Alexis Gabrielle Dziena (born July 8, 1984) is an American actress.

Early life 
Dziena was born in New York City and is of Irish, Italian and Polish descent. She attended the private Saint Ann's School alongside her Bringing Rain (2003) costar, Paz de la Huerta. She spent many of her summers growing up in the small South Jersey shore town of Sea Isle City. Also, during high school, she attended classes at the American Academy of Dramatic Arts and appeared in plays there as well.

Career

Television
Dziena made her acting debut in TNT's Witchblade (2002). Guest roles followed in other series, such as Law & Order, Law & Order: Special Victims Unit, and Joan of Arcadia. One of her first major roles was in the Lifetime channel original film She's Too Young (2004), in which she portrayed a sexually active teenager. In the ABC television series Invasion, she played the sheriff's daughter, Kira Underlay.  Dziena also appeared frequently on the sixth season of the HBO series Entourage (2009).

Feature films
Dziena had a small role in the movie Broken Flowers (2005), starring Bill Murray, where she played Lolita, the daughter of a character played by Sharon Stone. She played Heather, a sexually-frustrated young woman who takes part in a couple-swap to save her relationship as part of an experimental therapy in the film Sex and Breakfast (2007). She also co-starred in the films Fool's Gold (2008) and Nick and Norah's Infinite Playlist (2008).
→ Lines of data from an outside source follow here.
--- src/rtl/lcd_bus_writer.sv ---
// Buffered 8080-style LCD write engine: FIFO-queued command/data words driven onto CS/RS/WR/DATA.
// Define LCD_FILL_EN to add in_count, a per-word repeat count for solid-colour fills.
module lcd_bus_writer #(
  parameter int unsigned DEPTH    = 8,
  parameter int unsigned CS_SETUP = 1,
  parameter int unsigned WR_LOW   = 2,
  parameter int unsigned WR_HIGH  = 2
) (
  input  logic                   clk,
  input  logic                   rst,
  input  logic                   in_valid,
  output logic                   in_ready,
  input  logic                   in_rs,
  input  logic [15:0]            in_data,
`ifdef LCD_FILL_EN
  input  logic [16:0]            in_count,
`endif
  output logic                   busy,
  output logic [$clog2(DEPTH):0] level,
  output logic                   LCD_CS,
  output logic                   LCD_RS,
  output logic                   LCD_WR,
  output logic                   LCD_RD,
  output logic [15:0]            LCD_DATA
);

  localparam int unsigned AW = $clog2(DEPTH);
`ifdef LCD_FILL_EN
  localparam int unsigned EW = 34;
`else
  localparam int unsigned EW = 17;
`endif
  localparam int unsigned MaxPh = (CS_SETUP > WR_LOW) ?
                                  ((CS_SETUP > WR_HIGH) ? CS_SETUP : WR_HIGH) :
                                  ((WR_LOW > WR_HIGH) ? WR_LOW : WR_HIGH);
  localparam int unsigned CntW = $clog2(MaxPh + 1);
  localparam logic [CntW-1:0] SetupLd = CntW'(CS_SETUP - 1);
  localparam logic [CntW-1:0] LowLd   = CntW'(WR_LOW - 1);
  localparam logic [CntW-1:0] HighLd  = CntW'(WR_HIGH - 1);

  typedef enum logic [1:0] {StIdle, StSetup, StWrLo, StWrHi} state_e;

  // FIFO storage; pointers carry one extra wrap bit so full and empty are distinguishable.
  logic [EW-1:0] mem_q [DEPTH];
  logic [AW:0]   wptr_q, rptr_q;
  logic [EW-1:0] in_entry, head;
  logic          push, pop, empty, full;
  logic          head_rs;
  logic [15:0]   head_data;

`ifdef LCD_FILL_EN
  logic [16:0] head_rep;
  logic [16:0] rep_q, rep_d;
  assign in_entry = {in_rs, in_data, in_count};
  assign head_rep = (head[16:0] == 17'd0) ? 17'd1 : head[16:0];
`else
  assign in_entry = {in_rs, in_data};
`endif

  assign head      = mem_q[rptr_q[AW-1:0]];
  assign head_rs   = head[EW-1];
  assign head_data = head[EW-2 -: 16];
  assign level     = wptr_q - rptr_q;
  assign full      = (level == (AW+1)'(DEPTH));
  assign empty     = (wptr_q == rptr_q);
  assign in_ready  = ~full;
  assign push      = in_valid & ~full;

  always_ff @(posedge clk) begin
    if (rst) begin
      wptr_q <= '0;
      rptr_q <= '0;
    end else begin
      if (push) wptr_q <= wptr_q + (AW+1)'(1);
      if (pop)  rptr_q <= rptr_q + (AW+1)'(1);
    end
  end

  always_ff @(posedge clk) begin
    if (push) mem_q[wptr_q[AW-1:0]] <= in_entry;
  end

  state_e          state_q, state_d;
  logic [CntW-1:0] cnt_q, cnt_d;
  logic            cs_q, cs_d, wr_q, wr_d, rs_q, rs_d;
  logic [15:0]     data_q, data_d;

  always_comb begin
    state_d = state_q;
    cnt_d   = cnt_q;
    cs_d    = cs_q;
    wr_d    = wr_q;
    rs_d    = rs_q;
    data_d  = data_q;
    pop     = 1'b0;
`ifdef LCD_FILL_EN
    rep_d   = rep_q;
`endif
    unique case (state_q)
      StIdle: begin
        if (!empty) begin
          pop     = 1'b1;
          rs_d    = head_rs;
          data_d  = head_data;
`ifdef LCD_FILL_EN
          rep_d   = head_rep;
`endif
          cs_d    = 1'b0;
          cnt_d   = SetupLd;
          state_d = StSetup;
        end
      end
      StSetup: begin
        if (cnt_q == '0) begin
          wr_d    = 1'b0;
          cnt_d   = LowLd;
          state_d = StWrLo;
        end else begin
          cnt_d = cnt_q - CntW'(1);
        end
      end
      StWrLo: begin
        if (cnt_q == '0) begin
          wr_d    = 1'b1;
          cnt_d   = HighLd;
          state_d = StWrHi;
        end else begin
          cnt_d = cnt_q - CntW'(1);
        end
      end
      StWrHi: begin
        if (cnt_q != '0) begin
          cnt_d = cnt_q - CntW'(1);
`ifdef LCD_FILL_EN
        end else if (rep_q > 17'd1) begin
          rep_d   = rep_q - 17'd1;
          wr_d    = 1'b0;
          cnt_d   = LowLd;
          state_d = StWrLo;
`endif
        end else if (!empty) begin
          // Stream the next word: CS stays low and RS/DATA change together with the WR fall.
          pop     = 1'b1;
          rs_d    = head_rs;
          data_d  = head_data;
`ifdef LCD_FILL_EN
          rep_d   = head_rep;
`endif
          wr_d    = 1'b0;
          cnt_d   = LowLd;
          state_d = StWrLo;
        end else begin
          cs_d    = 1'b1;
          state_d = StIdle;
        end
      end
      default: state_d = StIdle;
    endcase
  end

  always_ff @(posedge clk) begin
    if (rst) begin
      state_q <= StIdle;
      cnt_q   <= '0;
      cs_q    <= 1'b1;
      wr_q    <= 1'b1;
      rs_q    <= 1'b0;
      data_q  <= '0;
`ifdef LCD_FILL_EN
      rep_q   <= '0;
`endif
    end else begin
      state_q <= state_d;
      cnt_q   <= cnt_d;
      cs_q    <= cs_d;
      wr_q    <= wr_d;
      rs_q    <= rs_d;
      data_q  <= data_d;
`ifdef LCD_FILL_EN
      rep_q   <= rep_d;
`endif
    end
  end

  assign busy     = ~empty | (state_q != StIdle);
  assign LCD_CS   = cs_q;
  assign LCD_WR   = wr_q;
  assign LCD_RS   = rs_q;
  assign LCD_DATA = data_q;
  assign LCD_RD   = 1'b1;

endmodule
===== src/rtl/du_dump_tx.sv =====
// du_dump_tx: debug-unit transmit sequencer.
// On a halt/step-complete pulse, streams PC, the register bank and the data
// memory to the host, one word at a time, LSB byte first, over the UART TX
// valid/ready byte handshake.
// Optional build macro DU_DUMP_CHECKSUM_EN appends one XOR checksum byte.
//
// state  | meaning
// IDLE   | waiting for i_start, o_busy low
// SEND   | presenting buffer byte[idx] on the TX handshake
// FETCH  | read address on the rf/dm port (dm read enable pulsed)
// WAIT   | read data captured into the word buffer, word index advanced
// CKSUM  | (checksum build only) presenting the XOR byte
// FIN    | one-cycle o_done, then back to IDLE
module du_dump_tx #(
  parameter int NB_DATA           = 32,
  parameter int NB_TX             = 8,
  parameter int N_REGS            = 32,
  parameter int NB_ADDR_REGISTERS = 5,
  parameter int N_D_MEM_ADDR      = 64,
  parameter int NB_D_MEM_ADDR     = $clog2(N_D_MEM_ADDR)
) (
  input  logic                         i_clk,
  input  logic                         i_reset,
  input  logic                         i_start,
  input  logic [NB_DATA-1:0]           i_pc,
  output logic [NB_ADDR_REGISTERS-1:0] o_rf_addr,
  input  logic [NB_DATA-1:0]           i_rf_data,
  output logic [NB_D_MEM_ADDR-1:0]     o_dm_addr,
  output logic                         o_dm_r_en,
  input  logic [NB_DATA-1:0]           i_dm_data,
  output logic [NB_TX-1:0]             o_tx_data,
  output logic                         o_tx_valid,
  input  logic                         i_tx_ready,
  output logic                         o_busy,
  output logic                         o_done
);

  localparam int BYTES_PER_WORD = NB_DATA / NB_TX;
  localparam int NB_BIDX        = (BYTES_PER_WORD > 1) ? $clog2(BYTES_PER_WORD) : 1;

  localparam logic [NB_BIDX-1:0]           LAST_BIDX = NB_BIDX'(BYTES_PER_WORD - 1);
  localparam logic [NB_ADDR_REGISTERS-1:0] LAST_REG  = NB_ADDR_REGISTERS'(N_REGS - 1);
  localparam logic [NB_D_MEM_ADDR-1:0]     LAST_MEM  = NB_D_MEM_ADDR'(N_D_MEM_ADDR - 1);

`ifdef DU_DUMP_CHECKSUM_EN
  typedef enum logic [2:0] {
    ST_IDLE, ST_SEND, ST_FETCH, ST_WAIT, ST_CKSUM, ST_FIN
  } state_t;
`else
  typedef enum logic [2:0] {
    ST_IDLE, ST_SEND, ST_FETCH, ST_WAIT, ST_FIN
  } state_t;
`endif

  typedef enum logic [1:0] {
    SEC_PC, SEC_REG, SEC_MEM
  } section_t;

  state_t                       state_q, state_d;
  section_t                     sect_q, sect_d;
  logic [NB_DATA-1:0]           buf_q, buf_d;
  logic [NB_BIDX-1:0]           bidx_q, bidx_d;
  logic [NB_ADDR_REGISTERS-1:0] rf_idx_q, rf_idx_d;
  logic [NB_D_MEM_ADDR-1:0]     dm_idx_q, dm_idx_d;
  // set once the final memory word is in the buffer; the index has wrapped by then
  logic                         last_q, last_d;
`ifdef DU_DUMP_CHECKSUM_EN
  logic [NB_TX-1:0]             cksum_q, cksum_d;
`endif

  logic [NB_TX-1:0] cur_byte;

  // byte of the word buffer selected by the byte index
  always_comb begin
    cur_byte = buf_q[bidx_q*NB_TX +: NB_TX];
  end

  // state and datapath registers
  always_ff @(posedge i_clk or negedge i_reset) begin
    if (!i_reset) begin
      state_q  <= ST_IDLE;
      sect_q   <= SEC_PC;
      buf_q    <= '0;
      bidx_q   <= '0;
      rf_idx_q <= '0;
      dm_idx_q <= '0;
      last_q   <= 1'b0;
`ifdef DU_DUMP_CHECKSUM_EN
      cksum_q  <= '0;
`endif
    end else begin
      state_q  <= state_d;
      sect_q   <= sect_d;
      buf_q    <= buf_d;
      bidx_q   <= bidx_d;
      rf_idx_q <= rf_idx_d;
      dm_idx_q <= dm_idx_d;
      last_q   <= last_d;
`ifdef DU_DUMP_CHECKSUM_EN
      cksum_q  <= cksum_d;
`endif
    end
  end

  // next-state logic and handshake outputs
  always_comb begin
    state_d    = state_q;
    sect_d     = sect_q;
    buf_d      = buf_q;
    bidx_d     = bidx_q;
    rf_idx_d   = rf_idx_q;
    dm_idx_d   = dm_idx_q;
    last_d     = last_q;
`ifdef DU_DUMP_CHECKSUM_EN
    cksum_d    = cksum_q;
`endif
    o_tx_valid = 1'b0;
    o_tx_data  = '0;
    o_dm_r_en  = 1'b0;
    o_done     = 1'b0;

    case (state_q)
      ST_IDLE: begin
        if (i_start) begin
          buf_d    = i_pc;
          bidx_d   = '0;
          sect_d   = SEC_PC;
          rf_idx_d = '0;
          dm_idx_d = '0;
          last_d   = 1'b0;
`ifdef DU_DUMP_CHECKSUM_EN
          cksum_d  = '0;
`endif
          state_d  = ST_SEND;
        end
      end

      ST_SEND: begin
        o_tx_valid = 1'b1;
        o_tx_data  = cur_byte;
        if (i_tx_ready) begin
`ifdef DU_DUMP_CHECKSUM_EN
          cksum_d = cksum_q ^ cur_byte;
`endif
          if (bidx_q == LAST_BIDX) begin
            bidx_d = '0;
            if (last_q) begin
`ifdef DU_DUMP_CHECKSUM_EN
              state_d = ST_CKSUM;
`else
              state_d = ST_FIN;
`endif
            end else begin
              state_d = ST_FETCH;
              // the PC word has no read port; registers follow it
              if (sect_q == SEC_PC) begin
                sect_d = SEC_REG;
              end
            end
          end else begin
            bidx_d = bidx_q + 1'b1;
          end
        end
      end

      ST_FETCH: begin
        o_dm_r_en = (sect_q == SEC_MEM);
        state_d   = ST_WAIT;
      end

      ST_WAIT: begin
        if (sect_q == SEC_MEM) begin
          buf_d = i_dm_data;
          if (dm_idx_q == LAST_MEM) begin
            dm_idx_d = '0;
            last_d   = 1'b1;
          end else begin
            dm_idx_d = dm_idx_q + 1'b1;
          end
        end else begin
          buf_d = i_rf_data;
          if (rf_idx_q == LAST_REG) begin
            rf_idx_d = '0;
            sect_d   = SEC_MEM;
          end else begin
            rf_idx_d = rf_idx_q + 1'b1;
          end
        end
        state_d = ST_SEND;
      end

`ifdef DU_DUMP_CHECKSUM_EN
      ST_CKSUM: begin
        o_tx_valid = 1'b1;
        o_tx_data  = cksum_q;
        if (i_tx_ready) begin
          state_d = ST_FIN;
        end
      end
`endif

      ST_FIN: begin
        o_done  = 1'b1;
        state_d = ST_IDLE;
      end

      default: begin
        state_d = ST_IDLE;
      end
    endcase
  end

  // read addresses hold the current word index; they only move in WAIT
  always_comb begin
    o_rf_addr = rf_idx_q;
    o_dm_addr = dm_idx_q;
    o_busy    = (state_q != ST_IDLE);
  end

endmodule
In 2022, Without Ward was released; however, Dziena shot her scenes for the film in 2012.

Personal life
Dziena was in an on-and-off relationship with Michael Pitt from 2000 to 2004. They appeared together in Joey Ramone's music video for What a Wonderful World in 2002.

In September 2011, Dziena attempted to get a restraining order against her parents, claiming that she was living in fear of them resorting to "murder or violence" to access her money. Her request was declined by a judge later that month as she had insufficient evidence to support her allegations.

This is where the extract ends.